Set in an affluent neighbourhood of the San Fernando Valley in 1987, the film recounts the life of a seemingly unremarkable homemaker, Carol White (played by Julianne Moore) who develops multiple chemical sensitivity (MCS, also known as "Twentieth-Century Disease"). MCS is a medically controversial diagnosis in which a person develops allergic reactions to the visible and invisible toxins found in everyday household and industrial chemicals.
Carol passes her days with activities such as gardening, taking clothes to the dry cleaners, and attending aerobics classes. Her marriage is stable but devoid of emotional intimacy, and her son is actually a stepson from her husband's previous marriage.

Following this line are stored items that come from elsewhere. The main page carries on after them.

===== config.mk =====
export PLATFORM = sky130hd
export DESIGN_NAME = cordic_sched
export DESIGN_NICKNAME = d
export VERILOG_FILES = /design/src/rtl/cordic_pkg.sv /design/src/rtl/cordic_tag_pipe.sv /design/src/rtl/cordic_sched.sv
export SDC_FILE = /design/constraint.sdc
export NUM_CORES = 1
export LEC_CHECK = 0
export CAP_MARGIN = 15
export CORE_ASPECT_RATIO = 1.1
export CORE_UTILIZATION = 26
export DETAILED_ROUTE_END_ITERATION = 12
export GPL_ROUTABILITY_DRIVEN = 0
export HOLD_SLACK_MARGIN = 0.03
export SLEW_MARGIN = 20
export SYNTH_ARGS = -nofsm -noshare
export SYNTH_HDL_FRONTEND = slang
export SYNTH_SLANG_ARGS = --single-unit
export TNS_END_PERCENT = 30

===== constraint.sdc =====
create_clock -name clk -period 4.2 [get_ports clk]
set_input_delay 0.63 -clock clk [delete_from_list [all_inputs] [get_ports clk]]
set_output_delay 0.63 -clock clk [all_outputs]
set_load 0.05 [all_outputs]

===== src/rtl/cordic_pkg.sv =====
// Shared definitions for the CORDIC cosine scheduler.
//   CORDIC_LATENCY : clock edges from a theta update to the matching result
//                    (1 input stage + 32 iteration stages + 1 output stage)
//   req_id_e       : which requester an in-flight operation belongs to
//   sched_state_e  : scheduler FSM states
package cordic_pkg;

  localparam int CORDIC_LATENCY = 34;

  typedef enum logic {
    ID_A = 1'b0,
    ID_B = 1'b1
  } req_id_e;

  typedef enum logic {
    RUN   = 1'b0,
    DRAIN = 1'b1
  } sched_state_e;

endpackage


===== src/rtl/cordic_tag_pipe.sv =====
// LATENCY-deep shift register of {valid, id} tags that tracks each
// operation through the CORDIC datapath, plus a count of tags in flight.
//   clk, reset : clock, asynchronous active-low reset (clears valid bits/count)
//   in_vld     : an operation is issued this cycle
//   in_id      : requester of the issued operation
//   out_vld    : final-stage tag is valid
//   out_id     : requester of the final-stage tag
//   inflight   : number of valid tags currently in the shift register
module cordic_tag_pipe
  import cordic_pkg::*;
#(
  parameter int LATENCY = CORDIC_LATENCY
) (
  input  logic                           clk,
  input  logic                           reset,
  input  logic                           in_vld,
  input  req_id_e                        in_id,
  output logic                           out_vld,
  output req_id_e                        out_id,
  output logic [$clog2(LATENCY+1)-1:0]   inflight
);

  localparam int CW = $clog2(LATENCY + 1);

  logic [LATENCY-1:0] vld_sr;
  logic [LATENCY-1:0] id_sr;

  assign out_vld = vld_sr[LATENCY-1];
  assign out_id  = req_id_e'(id_sr[LATENCY-1]);

  always_ff @(posedge clk or negedge reset) begin
    if (!reset) begin
      vld_sr   <= '0;
      inflight <= '0;
    end else begin
      vld_sr <= {vld_sr[LATENCY-2:0], in_vld};
      // Issue and return on the same edge cancel out.
      if (in_vld && !out_vld)
        inflight <= inflight + CW'(1);
      else if (!in_vld && out_vld)
        inflight <= inflight - CW'(1);
    end
  end

  // Ids are only meaningful alongside a valid bit, so they need no reset.
  always_ff @(posedge clk) begin
    id_sr <= {id_sr[LATENCY-2:0], in_id};
  end

endmodule


===== src/rtl/cordic_sched.sv =====
// Scheduler/arbiter sharing one pipelined CORDIC cosine datapath between
// a custom-instruction port (A) and a streaming valid/ready port (B).
// Owns the iteration count n and drains the datapath before changing it.
//   clk, reset              : clock, asynchronous active-low reset
//   a_start, a_dataa        : A request strobe and theta
//   a_done, a_result        : A result strobe and cosine
//   b_in_valid, b_in_data   : B request and theta
//   b_in_ready              : B request accepted this cycle (combinational)
//   b_out_valid, b_out_data : B result strobe and cosine
//   cfg_wr, cfg_n           : write strobe and value for n
//   cfg_busy                : draining / n update pending
//   cordic_theta, cordic_n  : datapath operand and iteration count
//   cordic_result           : datapath result
module cordic_sched
  import cordic_pkg::*;
#(
  parameter int         LATENCY = CORDIC_LATENCY,
  parameter logic [4:0] N_RESET = 5'd16
) (
  input  logic        clk,
  input  logic        reset,
  input  logic        a_start,
  input  logic [31:0] a_dataa,
  output logic        a_done,
  output logic [31:0] a_result,
  input  logic        b_in_valid,
  input  logic [31:0] b_in_data,
  output logic        b_in_ready,
  output logic        b_out_valid,
  output logic [31:0] b_out_data,
  input  logic        cfg_wr,
  input  logic [4:0]  cfg_n,
  output logic        cfg_busy,
  output logic [31:0] cordic_theta,
  output logic [4:0]  cordic_n,
  input  logic [31:0] cordic_result
);

  sched_state_e state;
  req_id_e      rr_ptr;
  logic         a_pend, a_issued;
  logic [31:0]  a_theta;
  logic [4:0]   n_reg, n_shadow;
  logic         elig_a, elig_b, can_issue, grant_a, grant_b, issue;
  logic         tp_vld;
  req_id_e      tp_id;
  logic [$clog2(LATENCY+1)-1:0] inflight;
  logic         ret_vld_p0;
  req_id_e      ret_id_p0;

  assign cordic_n = n_reg;

  // Arbitration: a cfg write blocks grants in its own cycle as well.
  assign elig_a    = a_pend && !a_issued;
  assign elig_b    = b_in_valid;
  assign can_issue = (state == RUN) && !cfg_wr;
  assign grant_a   = can_issue && elig_a && (!elig_b || rr_ptr == ID_A);
  assign grant_b   = can_issue && elig_b && (!elig_a || rr_ptr == ID_B);
  assign issue     = grant_a || grant_b;
  // Gated by reset so the port reads 0 while reset is held.
  assign b_in_ready = grant_b && reset;

  cordic_tag_pipe #(.LATENCY(LATENCY)) u_tag_pipe (
    .clk      (clk),
    .reset    (reset),
    .in_vld   (issue),
    .in_id    (grant_b ? ID_B : ID_A),
    .out_vld  (tp_vld),
    .out_id   (tp_id),
    .inflight (inflight)
  );

  always_ff @(posedge clk or negedge reset) begin
    if (!reset) begin
      state        <= RUN;
      rr_ptr       <= ID_A;
      a_pend       <= 1'b0;
      a_issued     <= 1'b0;
      n_reg        <= N_RESET;
      cfg_busy     <= 1'b0;
      cordic_theta <= '0;
      ret_vld_p0   <= 1'b0;
      ret_id_p0    <= ID_A;
      a_done       <= 1'b0;
      a_result     <= '0;
      b_out_valid  <= 1'b0;
      b_out_data   <= '0;
    end else begin
      // Issue stage: operand to the datapath.
      if (issue)
        cordic_theta <= grant_a ? a_theta : b_in_data;
      if (elig_a && elig_b && issue)
        rr_ptr <= grant_a ? ID_B : ID_A;

      // Return stage: the tag leaves the pipe one edge before the
      // datapath result is captured.
      ret_vld_p0  <= tp_vld;
      ret_id_p0   <= tp_id;
      a_done      <= ret_vld_p0 && (ret_id_p0 == ID_A);
      b_out_valid <= ret_vld_p0 && (ret_id_p0 == ID_B);
      if (ret_vld_p0 && ret_id_p0 == ID_A)
        a_result <= cordic_result;
      if (ret_vld_p0 && ret_id_p0 == ID_B)
        b_out_data <= cordic_result;

      // A request bookkeeping; starts while pending are ignored.
      if (ret_vld_p0 && ret_id_p0 == ID_A) begin
        a_pend   <= 1'b0;
        a_issued <= 1'b0;
      end else begin
        if (!a_pend && a_start)
          a_pend <= 1'b1;
        if (grant_a)
          a_issued <= 1'b1;
      end

      unique case (state)
        RUN: begin
          if (cfg_wr) begin
            state    <= DRAIN;
            cfg_busy <= 1'b1;
          end
        end
        DRAIN: begin
          // A fresh write restarts the check so the latest value lands.
          if (!cfg_wr && inflight == '0 && !ret_vld_p0) begin
            n_reg    <= n_shadow;
            cfg_busy <= 1'b0;
            state    <= RUN;
          end
        end
        default: state <= RUN;
      endcase
    end
  end

  // Operand holding registers carry data only.
  always_ff @(posedge clk) begin
    if (cfg_wr)
      n_shadow <= cfg_n;
    if (!a_pend && a_start)
      a_theta <= a_dataa;
  end

endmodule

* Word level (Yosys, flattened, before mapping)
Cells that the tools add are included.
** Word-level totals
- Register bits :: 221
- Bits of input ports :: 106
- Output and inout port bits :: 105
** Operators by class
- Add/sub/neg operators :: 2
- Equality and inequality tests :: 2
- Mux-type cells :: 15
- Bitwise operators :: 3
- Reduce and logical (&&, ||, !) cells :: 33
** Operator list (count)
- $mux W32 :: 1
- $logic_and A1 B1 Y1 :: 16
- $mux W6 :: 2
- $mux W1 :: 10
- $logic_not A1 Y1 :: 8
- $add A6 B1 Y6 const B :: 1
- $logic_not A6 Y1 :: 1
- $reduce_bool A2 Y1 :: 3
- $sub A6 B1 Y6 const B :: 1
- $pmux W1 S2 :: 2
- $reduce_and A2 Y1 :: 2
- $logic_or A1 B1 Y1 :: 3
- $not A1 Y1 :: 3
- $ne A2 B1 Y1 const B :: 1
- $ne A2 B2 Y1 const B :: 1

* Logic depth before layout (Yosys ltp)
Gate-level depths: netlist of run 1.
- Depth after elaboration :: 10
- Gate-level depth with buffers :: 12
- Mapped depth without buffers :: 10

* Hierarchy
Synthesis of run 1 repeated with hierarchy kept, for this count alone.
** Unflattened totals
- Cell total of the unflattened synthesis :: 505
- Area, all modules :: 7474.7 µm²
** By module, submodules not included
- cordic_sched :: instances 1, cells each 394, area each 5485.3 µm², seq. area each 3865.0 µm²
- cordic_tag_pipe :: instances 1, cells each 111, area each 1989.4 µm², seq. area each 1681.6 µm²

* Worst setup path after synthesis of run 1
OpenSTA, ideal clock, no wires.
- Path type :: input to register
- Start point :: input cfg_wr
- End point :: register u_tag_pipe.inflight[5]
- Setup time :: 126 ps
- Data arrival time :: 2833 ps
- Data required time :: 4074 ps
- Setup slack :: 1241 ps
- Stages on the path :: 12
- Buffers on the path :: 2
- Cell sequence :: nor2_1 > o21ai_0 > buf_2 > clkbuf_1 > inv_1 > ha_1 > inv_1 > ha_1 > a211oi_1 > or3b_2 > nand4_1 > a221o_1
** On the way
- Longest elaborated chain between the ends :: 8
- Elaborated cells on any way between the ends :: 12
** Ends and longest elaborated chain
- start, declared :: RTL line cordic_sched.sv:31 : input logic cfg_wr,
- $logic_not A1 Y1 * :: RTL line cordic_sched.sv:56 : assign can_issue = (state == RUN) && !cfg_wr;
- $logic_and A1 B1 Y1 * :: RTL line cordic_sched.sv:56
- $logic_and A1 B1 Y1 (on tied branches) (2 in series) :: RTL line cordic_sched.sv:57, cordic_sched.sv:58
- $logic_or A1 B1 Y1 * :: RTL line cordic_sched.sv:59 : assign issue = grant_a || grant_b;
- net issue :: RTL line cordic_sched.sv:44 : logic elig_a, elig_b, can_issue, grant_a, grant_b, issue;
- $logic_not A1 Y1 :: RTL line cordic_tag_pipe.sv:40 : else if (!in_vld && out_vld)
- $logic_and A1 B1 Y1 :: RTL line cordic_tag_pipe.sv:40
- $reduce_bool A2 Y1 (no line)
- end signal, assigned :: RTL line cordic_tag_pipe.sv:39 : inflight <= inflight + CW'(1);
- end signal, assigned :: RTL line cordic_tag_pipe.sv:41 : inflight <= inflight - CW'(1);
- end, declared :: RTL line cordic_tag_pipe.sv:20 : output logic [$clog2(LATENCY+1)-1:0] inflight
The timed path passes the listed nets; every way through them passes the cells marked *.
A chain may end at the register's enable or synchronous reset.

* Final worst setup path of run 1
- Start point :: input cfg_wr
- End point :: output b_in_ready
** On the way
- Longest elaborated chain between the ends :: 5
** Ends and longest elaborated chain
- $logic_not A1 Y1 :: RTL line cordic_sched.sv:56
- $logic_and A1 B1 Y1 :: RTL line cordic_sched.sv:56
- $logic_and A1 B1 Y1 (2 in series) :: RTL line cordic_sched.sv:58 : assign grant_b = can_issue && elig_b && (!elig_a || rr_ptr == ID_B);
- net grant_b :: RTL line cordic_sched.sv:44
- $logic_and A1 B1 Y1 :: RTL line cordic_sched.sv:61 : assign b_in_ready = grant_b && reset;
- end, declared :: RTL line cordic_sched.sv:28 : output logic b_in_ready,
The timed path passes the listed nets, and every way through them passes these cells.

==> reports/metrics.cfg, run 1 <==
[run_status]
outcome=finished clean

[cts]
htreeDepth=1
cts_tree=done
clk_latency_ns=0.52
cts_buffer_depth=3
cts_buffers=25
ctsRootBufferMaster=clkbuf_16
cts.sinks=221
cts.clk_slew.worst_paths_ns=0.06
post-cts-setup-buffer-count=0

[sta]
setup_violations=0
fin_skew_ns=0.0131
max_slew.worst_pin.slew_ns=0.956
final-max-slew-violation-count=0
relSlewSlack_pct=36.2
fmax_ghz=0.290
layout_min_cycle_time_ns=3.45
fin_setup_tns_ns=0
rsz0062_at_grt=no
final_hold_viol_count=0
finalCritPeriodShare_pct=82.1

[logic_synthesis]
syn_area_mm2=0.00746
synth-async-reset-ratio_pct=67.9
synth_xor_area_share_pct=0.587
synth_edf_count=37
syn_nets=580
syn_inst=468
synthAdderAreaFrac_pct=1.11
synth_top_area_share_pct=49.9
synth_area_leader_cell=dfrtp_1
yosys_register_bits=221
synth_compound_gate_area_share_pct=3.74
yosysSeqAreaShare_pct=74.3
synthSimpleGateAreaFrac_pct=3.74
yosys_most_used_dff=dfrtp_1
post_synth_num_cell_types=36
synth_area_leaders=dfrtp_1 (50%), edfxtp_1 (15%), mux2_2 (9.8%)
synthMuxAreaShare_pct=15.1
synth_top_family_by_area=multiplexers
synth_area_per_cell_um2=16.0
yosys_warnings=0

[floorplanning]
core-area_mm2=0.0280
die_w_um=164
io_pins=211
initial_core_util_pct=26.6
dieArea_mm2=0.0294
die_h_um=180
row_count=64

[critical_path]
cp_data_required_time_ns=3.57
cp-start-kind=input pin
cp_slowest_stage_delay_ns=0.84
path_cells=clkdlybuf4s50_1, nor2_1, nand2_1, a21oi_1, and2_1, clkdlybuf4s50_1
crit_type=input pin to output port
cp.arrival_ns=2.82
critical_path_peak_fanout=5
slowest_stage=clkdlybuf4s50_1
crit_top_cell=clkdlybuf4s50_1
endpoint_kind=output port

[job]
maxCapViolCount=0

[place]
port_buffers=210
dp_hpwl_mm=10.6

[cells_and_area]
synthToLayoutAreaGrowth_pct=45.7
fill_cells=2685
final_util_pct=38.8
nNetsFinal=808
diodes=0
drive_gt1_share_pct=17.5

[drt]
vias=4414
wirelength_mm=15.7
detail-route-antenna-nets=0
drc_errors=0
drt-initial-drc-count=131
viasPerCell=4.09
wl_per_cell_um=14.6
first_pass_iters=4

[grt]
first_global_vias=4589
gr-total-overflow=0
grt_start_max_net_pins=71
antenna_found_initial=0
grt.total_usage_pct=10.8
grt_pass1_wl_mm=25.2

[power]
power_density_mw_per_mm2=492
leakagePower_nw=4.73
ir_drop_uv=223

[worst_hold_path]
hp-class=flip-flop to flip-flop

worst max-delay path, delay by kind of cell:
kind,cells,cell delay (ns)
AOI/OAI and AO/OA,1,0.16
buffers and inverters,2,1.27
and+or+nand+nor,3,0.75
sequential cells by signal (all words and copies together) (netlist names), 5 cells and up:
signal	cells
a_result	32
a_theta	32
b_out_data	32
cordic_n	5
cordic_theta	32
n_shadow	5
u_tag_pipe.id_sr	34
u_tag_pipe.inflight	6
u_tag_pipe.vld_sr	34
cell families after synthesis:
group,count (synthesis)
muxes,102
AOI/OAI and AO/OA,51
and+or+nand+nor,59
DFF,221
buffers and inverters,24
adders and majority gates,6
xor gates and xnor gates,5
per-layer routing:
layer  wire length (µm)  global-route usage, %  share of wire, %  up-vias
met5                  0                      0                 0        -
met4                336                   3.26               2.1        0
met3               1610                   4.57                10       28
met2               7150                   17.0                46      184
met1               6600                   13.3                42     2113
li1                   -                      -                 -     2089
stage by stage:
| stage | worst slack [ns] | hold WS (ns) | power [W] | instances | instance area (µm²) |
|---|---|---|---|---|---|
| 6_report | 0.752 | 0.317 | 0.00536 | 1078 | 10900 |
| 5_1_grt | 0.585 | 0.326 | 0.00560 | 1078 | 10900 |
| 4_1_cts | 0.731 | 0.324 | 0.00546 | 1078 | 10900 |
| 3_5_place_dp | 0.644 | 0.312 | 0.00324 | 1031 | 10000 |
| 3_3_place_gp | 0.736 | 0.312 | 0.00323 | 1031 | 10000 |
| 2_1_floorplan | 1.24 | 0.310 | 0.00287 | 468 | 7460 |
cell usage in the layout, fill, tap and decap left out, drive strengths merged, types with 2 or more instances in the layout:
| master | instances |
|---|---|
| a21o | 2 |
| clkinv | 3 |
| a21oi | 5 |
| mux2i | 32 |
| inv | 7 |
| xnor2 | 3 |
| clkbuf | 40 |
| edfxtp | 37 |
| xor2 | 2 |
| or4 | 2 |
| mux2 | 70 |
| nand3 | 2 |
| o21ai | 38 |
| nor2b | 4 |
| ha | 5 |
| bufinv | 2 |
| nand2 | 39 |
| o211ai | 2 |
| buf | 9 |
| dfrtp | 149 |
| clkdlybuf4s50 | 209 |
| dfxtp | 34 |
| nor2 | 7 |
timing repair:
item | CTS | global route
resized for setup | 0 | 0
endpoints found under the hold margin | 37 | 0
setup endpoints to repair | 0 | 0
hold buffers | 1 | 0
report_power, final:
| part | switching (W) | internal (W) | leakage, nW |
|---|---|---|---|
| Sequential | 0.0000662 | 0.00229 | 2.53 |
| Combinational | 0.000501 | 0.000340 | 1.79 |
| Clock | 0.000829 | 0.00133 | 0.409 |
Yosys cell counts, drive strengths merged (6+ instances only):
| library cell | instances |
|---|---|
| nand2 | 39 |
| mux2 | 70 |
| o21ai | 38 |
| inv | 6 |
| edfxtp | 37 |
| buf | 10 |
| mux2i | 32 |
| dfrtp | 149 |
| clkbuf | 8 |
| nor2 | 7 |
| dfxtp | 34 |
worst paths after layout:
path | slack (ns) | depth (start not counted) | to | start
worst max-delay path | 0.75 | 6 | b_in_ready | cfg_wr
worst min-delay path | 0.32 | 0 | u_tag_pipe.id_sr[19] | u_tag_pipe.id_sr[18]
worst max register to register | 1.27 | 10 | u_tag_pipe.inflight[5] | state
min in group asynchronous | 0.60 | 2 | u_tag_pipe.vld_sr[30] | reset
worst min register to register | 0.32 | 0 | u_tag_pipe.id_sr[19] | u_tag_pipe.id_sr[18]
max in group asynchronous | 2.40 | 3 | b_out_data[18] | reset
layout make-up:
| cell class | instances | area [µm²] | share of cell area, % |
|---|---|---|---|
| clock inverter | 6 | 93.8 | 0.863 |
| timing repair buffer | 219 | 2170 | 20.0 |
| inverter | 6 | 22.5 | 0.207 |
| sequential | 221 | 5550 | 51.0 |
| tap | 363 | 454 | 4.18 |
| clock buffer | 40 | 742 | 6.82 |
| multi-input combinational | 223 | 1840 | 16.9 |
Power figures use the tool's default switching activity.
==> run 2: changes to the inputs <==
==> constraint.sdc (replaced) <==
create_clock -name clk -period 3.4 [get_ports clk]
set_input_delay 0.51 -clock clk [delete_from_list [all_inputs] [get_ports clk]]
set_output_delay 0.51 -clock clk [all_outputs]
set_load 0.05 [all_outputs]
==> run 2 against run 1 <==
  * Highest routed layer unchanged
  * Largest power group unchanged
  * Critical path type is now flip-flop to flip-flop
  * Wire length increased by 2.0%
  * Largest cell class unchanged
  * Non-clock buffer count unchanged
  * Via count increased by 0.66%
  * Register-to-register slack got worse by 0.57 ns
==> reports/metrics.cfg, run 2 (same netlist as run 1, synthesis figures left out) <==
[power]
p_sw_share_pct=27.2  ; +1.1 points
switchingPower_w=0.00177  ; +27%
internal-power_w=0.00475  ; +20%
comb_power_share_pct=15.9  ; +0.2 points
power_frac_seq_pct=44.6  ; +0.7 points
power_density_mw_per_mm2=600  ; +22%
clkPwrFrac_pct=39.5  ; -0.9 points
leakagePower_nw=4.73  ; about the same
ir_drop_uv=333  ; +49%

[grt]
antenna_found_initial=0  ; unchanged
first_global_vias=4757  ; +3.7%
grt_pass1_wl_mm=26.4  ; +4.8%
gr-total-overflow=0  ; unchanged
grt_start_max_net_pins=101  ; +42%
grt.total_usage_pct=11.2  ; +0.45 points

[place]
pre_cts_slack_ns=0.222  ; -0.421 ns
port_buffers=210  ; unchanged
place_inst=1031  ; unchanged
dp_hpwl_mm=10.6  ; -0.12%

[cells_and_area]
diodes=0  ; unchanged
final_util_pct=38.8  ; about the same
nNetsFinal=807  ; -0.12%
largest_registers=u_tag_pipe.id_sr: 34 flops, u_tag_pipe.vld_sr: 34 flops
synthToLayoutAreaGrowth_pct=45.6  ; about the same
fill_cells=2694  ; +0.34%
drive_gt1_share_pct=18.0  ; +0.47 points
layout_commonest_cell=clkdlybuf4s50_1
layoutNonFillerInstCount=1076  ; -0.19%
final_cell_mix=clkdlybuf4s50_1 (208), dfrtp_1 (149), mux2_2 (65)

[sta]
setup_ws_ns=0.695  ; -0.0570 ns
setup_violations=0  ; unchanged
layout_min_cycle_time_ns=2.70
fin_skew_ns=0.0196  ; +0.00650 ns
fmax_ghz=0.370
relSlewSlack_pct=52.2  ; +16 points
finalCritPeriodShare_pct=79.5
fin_setup_tns_ns=0  ; unchanged
rsz0062_at_grt=no
max_slew.worst_pin.slew_ns=0.716  ; -0.239 ns
final_hold_viol_count=0  ; unchanged
final-max-slew-violation-count=0  ; unchanged

[critical_path]
cp.arrival_ns=3.12  ; +0.30 ns
reg2reg_depth=10  ; unchanged
cp-startpoint=a_pend
cp-start-kind=flip-flop
regToRegSetupSlack_ns=0.70  ; -0.57 ns
cp_data_required_time_ns=3.81  ; +0.24 ns
crit_type=flip-flop to flip-flop
cp-endpoint=u_tag_pipe.inflight[5]
r2r_end=u_tag_pipe.inflight[5]
critical_path_peak_fanout=5  ; unchanged
endpoint_kind=flip-flop
r2r-start=a_pend

[drt]
detail-route-antenna-nets=0  ; unchanged
drt-initial-drc-count=158  ; +21%
wirelength_mm=16.0  ; +2.0%
first_pass_iters=4  ; unchanged
vias=4443  ; +0.66%
wl_per_cell_um=14.9  ; +2.2%
viasPerCell=4.13  ; +0.84%
drc_errors=0  ; unchanged

[floorplanning]
io_pins=211  ; unchanged
die_h_um=180  ; unchanged
initial_core_util_pct=26.6  ; unchanged
die_w_um=164  ; unchanged
row_count=64  ; unchanged
core-area_mm2=0.0280  ; unchanged
dieArea_mm2=0.0294  ; unchanged

[cts]
htreeDepth=1  ; unchanged
cts.clk_slew.worst_paths_ns=0.06  ; about the same
clk_latency_ns=0.53  ; about the same
cts_buffer_depth=3  ; unchanged
post-cts-setup-buffer-count=0  ; unchanged
cts_tree=done
ctsRootBufferMaster=clkbuf_16
cts_buffers=24  ; -4.0%
cts.sinks=221  ; unchanged

[job]
maxCapViolCount=0  ; unchanged

[worst_hold_path]
hp-class=flip-flop to flip-flop

[run_status]
outcome=finished clean

run 2: cell type report:
cell class / instances / area, µm² / share of cell area [%]
sequential: 221 / 5550 / 51.0
inverter: 6 / 22.5 / 0.207
clock buffer: 34 / 689 / 6.34
clock inverter: 10 / 108 / 0.990
timing repair buffer: 219 / 2210 / 20.3
tap: 363 / 454 / 4.18
multi-input combinational: 223 / 1840 / 17.0
run 2: power groups by stage:
stage	Clock [W]	Combinational (W)	Sequential, W
CTS	0.00269	0.00105	0.00291
floorplan	0	0.000203	0.00334
finish	0.00258	0.00104	0.00291
detailed placement	0	0.00105	0.00296
global placement	0	0.00103	0.00295
global route	0.00280	0.00111	0.00293
run 2: per-layer routing:
layer | share of wire, % | vias up | GRT usage (%)
li1 | - | 2085 | -
met1 | 43 | 2141 | 13.9
met2 | 44 | 184 | 18.0
met3 | 10 | 33 | 4.27
met4 | 2.6 | 0 | 3.52
met5 | 0 | - | 0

Similarly, her friendships are polite but distant.
As she goes about her routine, she slowly begins to develop unpredictable and strange bodily reactions, such as persistent exhaustion, uncontrollable coughing (when surrounded by truck exhaust while driving), asthma-like symptoms (at a baby shower), nose bleeds (when getting a perm at a hair salon), vomiting, and eventually convulsions (at the dry cleaners).
Doctors are able to isolate only one chemical she reacts to after she undergoes an allergen test; milk, which she drinks frequently in the movie without incident. Doctors are at a loss of how to help her cope or cure her. She attends some psychotherapy sessions but does not gain any insight into her condition.
After seeing an ad at her community centre, she eventually resorts to moving to the New Age/religious retreat in the desert called Wrenwood, which is designed to help people suffering from MCS recover.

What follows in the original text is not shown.